Tuesday, May 02, 2006

 

Pre-Casto Cuba and the Lies of the Left


One topic that absolutely infuriates me is the perpetual sympathy given by intellectuals, artists, entertainment personalities, and journalists for the ruthless dictator of Cuba. The guy has been -- forcefully -- in charge for almost fifty years and there are people stupid enough to think Cuban citizens are actually voting him in during his decades of rule. These are the same clowns that shriek in horror that Bush has been elected to an eight year term.

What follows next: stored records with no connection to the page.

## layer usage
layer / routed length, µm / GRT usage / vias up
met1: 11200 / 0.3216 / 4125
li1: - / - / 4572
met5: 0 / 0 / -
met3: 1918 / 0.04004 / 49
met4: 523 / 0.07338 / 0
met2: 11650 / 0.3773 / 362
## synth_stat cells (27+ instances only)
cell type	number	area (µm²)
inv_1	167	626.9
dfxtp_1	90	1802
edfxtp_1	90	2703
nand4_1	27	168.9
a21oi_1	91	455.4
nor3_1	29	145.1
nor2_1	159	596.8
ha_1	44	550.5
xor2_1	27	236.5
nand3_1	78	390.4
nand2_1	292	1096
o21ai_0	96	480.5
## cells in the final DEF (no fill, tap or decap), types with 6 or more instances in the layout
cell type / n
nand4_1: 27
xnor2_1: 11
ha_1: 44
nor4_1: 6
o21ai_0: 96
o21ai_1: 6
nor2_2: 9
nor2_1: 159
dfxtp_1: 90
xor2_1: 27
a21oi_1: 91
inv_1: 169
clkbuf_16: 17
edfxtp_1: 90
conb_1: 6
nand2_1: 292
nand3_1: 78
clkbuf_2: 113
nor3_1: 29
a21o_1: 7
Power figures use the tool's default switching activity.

The actor, Andy Garcia, recently directed a movie showing the other side of the Cuban "revolution," and more than a few intellectual neo-Comms didn't like it one bit that he accurately showed pre-Castro Cuba to be a relatively middle-class society -- which it was -- and not a cauldron of poverty in need of Marxist authoritarian oppression.

"Here's a UNESCO (United Nations Educational, Scientific and Cultural Organization) report on Cuba circa 1957 that dispels the fantasies of pre-Castro Cuba still cherished by America's most prestigious academics and its most learned film critics: 'One feature of the Cuban social structure is a large middle class,' it starts. 'Cuban workers are more unionized (proportional to the population) than U.S. workers. The average wage for an 8 hour day in Cuba in 1957 is higher than for workers in Belgium, Denmark, France and Germany. Cuban labor receives 66.6 per cent of gross national income. In the U.S. the figure is 70 per cent, in Switzerland 64 per cent. 44 per cent of Cubans are covered by Social legislation, a higher percentage then in the U.S.'''

"In 1958 Cuba had a higher per-capita income than Austria and Japan. Cuban industrial workers had the 8th highest wages in the world. In the 1950's Cuban stevedores earned more per hour than their counterparts in New Orleans and San Francisco. Cuba had established an 8 hour work-day in 1933 -- five years before FDR's New Dealers got around to it. Add to this: one month paid vacation. The much-lauded (by liberals) Social-Democracies of Western Europe didn't manage this until 30 years later."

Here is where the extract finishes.